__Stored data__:
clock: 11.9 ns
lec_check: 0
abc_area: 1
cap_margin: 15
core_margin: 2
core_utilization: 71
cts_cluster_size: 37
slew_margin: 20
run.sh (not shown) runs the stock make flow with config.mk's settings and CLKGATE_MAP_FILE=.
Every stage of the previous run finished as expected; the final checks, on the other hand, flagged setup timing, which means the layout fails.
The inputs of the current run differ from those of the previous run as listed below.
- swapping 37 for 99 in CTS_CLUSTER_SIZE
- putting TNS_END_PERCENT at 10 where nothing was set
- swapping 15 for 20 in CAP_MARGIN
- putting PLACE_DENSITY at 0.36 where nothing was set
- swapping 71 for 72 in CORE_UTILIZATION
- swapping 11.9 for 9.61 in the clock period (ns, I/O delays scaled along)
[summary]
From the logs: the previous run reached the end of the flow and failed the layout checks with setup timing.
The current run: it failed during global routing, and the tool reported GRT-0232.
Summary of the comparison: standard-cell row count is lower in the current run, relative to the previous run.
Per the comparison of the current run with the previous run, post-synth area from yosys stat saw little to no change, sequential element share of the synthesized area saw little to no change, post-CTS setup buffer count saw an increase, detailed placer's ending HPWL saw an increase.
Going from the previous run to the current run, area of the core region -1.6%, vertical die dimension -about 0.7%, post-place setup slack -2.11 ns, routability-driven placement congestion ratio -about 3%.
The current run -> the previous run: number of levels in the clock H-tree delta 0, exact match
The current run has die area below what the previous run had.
==> job 9583: inputs <==
==> flow/design.v <==
module ALU (A, B, ALU_Sel, ALU_Out, Carryout, Overflow);
parameter ADD  = 0;
parameter SUB  = 1;
parameter MUL_HIGH = 2;
parameter MUL_LOW = 3;
input [31:0] A;
input [31:0] B;
input [3:0] ALU_Sel;
output [31:0] ALU_Out;
output Carryout;
output Overflow;
reg[31:0] ALU_32Result;
reg[63:0] ALU_64Result;
always @(*)
begin
    ALU_32Result = 32'h00000000;
    ALU_64Result = 64'h0000000000000000;
    case(ALU_Sel)
        ADD:        ALU_32Result = A + B;
        SUB:        ALU_32Result = A - B;
        MUL_HIGH:	ALU_64Result = A * B;
        MUL_LOW:	ALU_64Result = A * B;
        default:
        begin
            ALU_32Result = 32'h00000000;
            ALU_64Result = 64'h0000000000000000;
        end
    endcase
end
assign ALU_Out = (ALU_Sel == MUL_LOW)? ALU_64Result[31:0]: (ALU_Sel == MUL_HIGH)? ALU_64Result[63:32]:ALU_32Result[31:0];
assign Carryout = 1'b0;
assign Overflow = 1'b0;
endmodule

__Required work__: Above are the records; report each line in them that includes the word "swapping".

__Solution__:
- swapping 37 for 99 in CTS_CLUSTER_SIZE
- swapping 15 for 20 in CAP_MARGIN
- swapping 71 for 72 in CORE_UTILIZATION
- swapping 11.9 for 9.61 in the clock period (ns, I/O delays scaled along)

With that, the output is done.